Monsieur le président, madame la ministre, madame la présidente de la commission des lois, monsieur le rapporteur, mes chers collègues, au mythe de la technologie libératrice apparu lors des printemps arables, où l'on parlait de « révolution Twitter » et de « révolution Facebook », où l'on considérait qu'une information plus libre et plus abondante était nécessairement une information de meilleure qualité, a succédé la conscience que la viralité prime parfois – et c'est déjà trop – sur la vérité.
De fait, nous sommes désormais tous acteurs de l'information : chacun peut produire et faire circuler ce qu'il veut, le vrai comme le faux. Aujourd'hui, peu importe qu'une vidéo soit truquée, tant qu'elle génère des clics ; peu importe qu'une information soit mensongère, tant qu'elle sème le doute, polarise la société ou alimente une défiance malheureusement bien enracinée dans les sociétés occidentales.
Entendons-nous, les fausses informations ont toujours existé, mais, par le biais technologique qui en permet la diffusion accélérée, elles se sont démocratisées et ont connu une propagation exponentielle. La crise de confiance que connaissent nos démocraties, et qui dévalue la parole publique, n'a rien arrangé.
Virtuelles, ces fausses informations ne le sont que par leur support ; leurs conséquences, elles, sont bien réelles, tangibles et déjà quantifiables. On sait ainsi que les fausses informations circulent six fois plus vite que les vraies ; que 48 % des gens ont déjà cru à une fausse information avant qu'elle ne soit démentie ; qu'elles peuvent faire changer d'opinion ou faire passer d'une conviction passive à une conviction active, donc à un acte. Et cet acte peut être le vote.
La perméabilité reconnue des sociétés modernes aux fausses informations doit nous alarmer. Elle inquiète aujourd'hui tous les experts, les journalistes, les ONG, les gouvernements et, désormais, elle est une préoccupation pour les populations elles-mêmes. L'ampleur des fausses informations fait peser un danger existentiel sur les démocraties, même les plus abouties et les plus solides. Les ingérences réitérées, ces dernières années, prouvent que les démocraties occidentales ne sont pas immunes : en font foi les événements survenus au Bundestag, le référendum néerlandais, le Brexit, le référendum en Catalogne et les élections présidentielles américaine et française. Il ne s'agit pas d'un épiphénomène mais d'un fléau durable, contre lequel nous devons collectivement oeuvrer.

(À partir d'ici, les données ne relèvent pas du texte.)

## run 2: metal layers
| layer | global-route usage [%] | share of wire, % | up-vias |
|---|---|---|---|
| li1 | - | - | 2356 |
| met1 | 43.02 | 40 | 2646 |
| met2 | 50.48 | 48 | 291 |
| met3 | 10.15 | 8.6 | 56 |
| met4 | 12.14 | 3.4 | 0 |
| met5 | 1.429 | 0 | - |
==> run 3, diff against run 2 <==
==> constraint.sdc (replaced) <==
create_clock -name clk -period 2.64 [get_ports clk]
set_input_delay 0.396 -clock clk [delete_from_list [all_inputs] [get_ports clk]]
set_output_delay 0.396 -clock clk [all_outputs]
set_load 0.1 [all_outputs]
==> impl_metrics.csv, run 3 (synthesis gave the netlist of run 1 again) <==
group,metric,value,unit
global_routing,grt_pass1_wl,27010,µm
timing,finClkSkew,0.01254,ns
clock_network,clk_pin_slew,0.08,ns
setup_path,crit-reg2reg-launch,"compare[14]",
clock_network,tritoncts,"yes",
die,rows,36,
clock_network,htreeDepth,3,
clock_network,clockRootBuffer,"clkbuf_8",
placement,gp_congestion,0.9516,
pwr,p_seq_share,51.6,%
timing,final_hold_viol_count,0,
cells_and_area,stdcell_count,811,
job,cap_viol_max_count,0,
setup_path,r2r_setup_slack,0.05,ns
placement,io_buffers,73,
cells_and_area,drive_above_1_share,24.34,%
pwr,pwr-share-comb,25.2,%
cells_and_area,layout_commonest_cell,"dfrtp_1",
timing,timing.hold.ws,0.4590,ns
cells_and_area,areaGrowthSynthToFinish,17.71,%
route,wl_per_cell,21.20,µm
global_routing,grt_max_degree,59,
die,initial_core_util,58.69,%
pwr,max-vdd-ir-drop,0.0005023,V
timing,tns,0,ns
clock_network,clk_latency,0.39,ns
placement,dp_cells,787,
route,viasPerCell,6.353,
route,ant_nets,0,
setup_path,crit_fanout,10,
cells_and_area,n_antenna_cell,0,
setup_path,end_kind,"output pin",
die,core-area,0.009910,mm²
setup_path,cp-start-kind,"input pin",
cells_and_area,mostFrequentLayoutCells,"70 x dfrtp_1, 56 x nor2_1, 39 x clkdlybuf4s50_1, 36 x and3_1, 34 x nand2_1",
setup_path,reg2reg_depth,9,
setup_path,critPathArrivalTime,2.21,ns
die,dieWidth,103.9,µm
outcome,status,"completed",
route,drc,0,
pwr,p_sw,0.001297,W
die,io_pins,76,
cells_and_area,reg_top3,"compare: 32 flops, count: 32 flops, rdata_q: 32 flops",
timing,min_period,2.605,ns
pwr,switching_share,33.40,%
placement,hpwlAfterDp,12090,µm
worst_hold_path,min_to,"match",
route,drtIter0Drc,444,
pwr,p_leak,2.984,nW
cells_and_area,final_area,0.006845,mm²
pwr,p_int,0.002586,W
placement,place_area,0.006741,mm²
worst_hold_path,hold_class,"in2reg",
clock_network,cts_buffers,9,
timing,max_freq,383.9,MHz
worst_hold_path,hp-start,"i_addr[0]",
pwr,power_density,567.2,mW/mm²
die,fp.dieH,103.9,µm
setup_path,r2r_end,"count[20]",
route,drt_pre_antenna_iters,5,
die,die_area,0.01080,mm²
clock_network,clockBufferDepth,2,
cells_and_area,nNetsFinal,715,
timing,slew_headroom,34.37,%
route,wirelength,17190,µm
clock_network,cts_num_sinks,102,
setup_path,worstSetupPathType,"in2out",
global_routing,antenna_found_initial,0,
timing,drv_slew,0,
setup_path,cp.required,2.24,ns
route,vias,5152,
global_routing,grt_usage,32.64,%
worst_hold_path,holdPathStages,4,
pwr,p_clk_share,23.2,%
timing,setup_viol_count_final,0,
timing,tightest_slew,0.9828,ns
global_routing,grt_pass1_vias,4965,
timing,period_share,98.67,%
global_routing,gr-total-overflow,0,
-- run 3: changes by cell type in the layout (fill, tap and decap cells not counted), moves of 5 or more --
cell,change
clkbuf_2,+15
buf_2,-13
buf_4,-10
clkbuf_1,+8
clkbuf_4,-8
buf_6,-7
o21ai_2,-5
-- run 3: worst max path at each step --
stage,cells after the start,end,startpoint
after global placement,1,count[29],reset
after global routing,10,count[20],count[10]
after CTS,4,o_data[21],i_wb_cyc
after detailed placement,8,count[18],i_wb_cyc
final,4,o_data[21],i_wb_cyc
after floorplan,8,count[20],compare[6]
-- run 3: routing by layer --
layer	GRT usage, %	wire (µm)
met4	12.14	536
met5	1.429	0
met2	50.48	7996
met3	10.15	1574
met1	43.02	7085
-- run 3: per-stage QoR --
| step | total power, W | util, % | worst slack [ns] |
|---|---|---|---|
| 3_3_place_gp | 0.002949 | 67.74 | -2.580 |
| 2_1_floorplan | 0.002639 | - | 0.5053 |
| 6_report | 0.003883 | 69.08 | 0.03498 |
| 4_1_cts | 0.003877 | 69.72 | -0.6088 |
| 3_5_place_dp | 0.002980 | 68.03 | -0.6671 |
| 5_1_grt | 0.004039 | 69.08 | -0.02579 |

La lutte contre les fausses informations est éminemment complexe parce qu'elle repose sur le comportement humain. C'est d'abord à la société qu'il revient de développer sa propre résilience. Cet objectif présume un temps long. Mais les effets, bien réels, des fausses informations nous interdisent d'attendre. Le législateur ne peut pas se désintéresser d'une menace qui vise à miner le fondement de la démocratie ; il doit proposer un commencement de réponse, et bien entendu le faire avec le recul et la prudence nécessaires, de manière à préserver un équilibre fondamental entre, d'une part, le droit de tout électeur à une information loyale et transparente et, de l'autre, l'exercice de la liberté d'expression.
Je regrette que le Sénat ait rejeté en bloc les deux propositions de loi.
Le 11/10/2018 à 19:07, Laïc1 a dit :
"apparu lors des printemps arables"
Définition de "arable" :
"Une terre arable est une terre qui peut être labourée ou cultivée (latin arabilis : labourable). Les terres arables comprennent les terrains en jachère, les cultures maraîchères et céréalières et les prairies artificielles. Quand ils sont intensivement cultivés et labourés, les sols arables peuvent perdre certaines de leurs qualités (richesse en humus, diversité génétique et richesse en champignons y diminuent généralement, de même parfois que leurs capacités de rétention et épuration de l'eau)."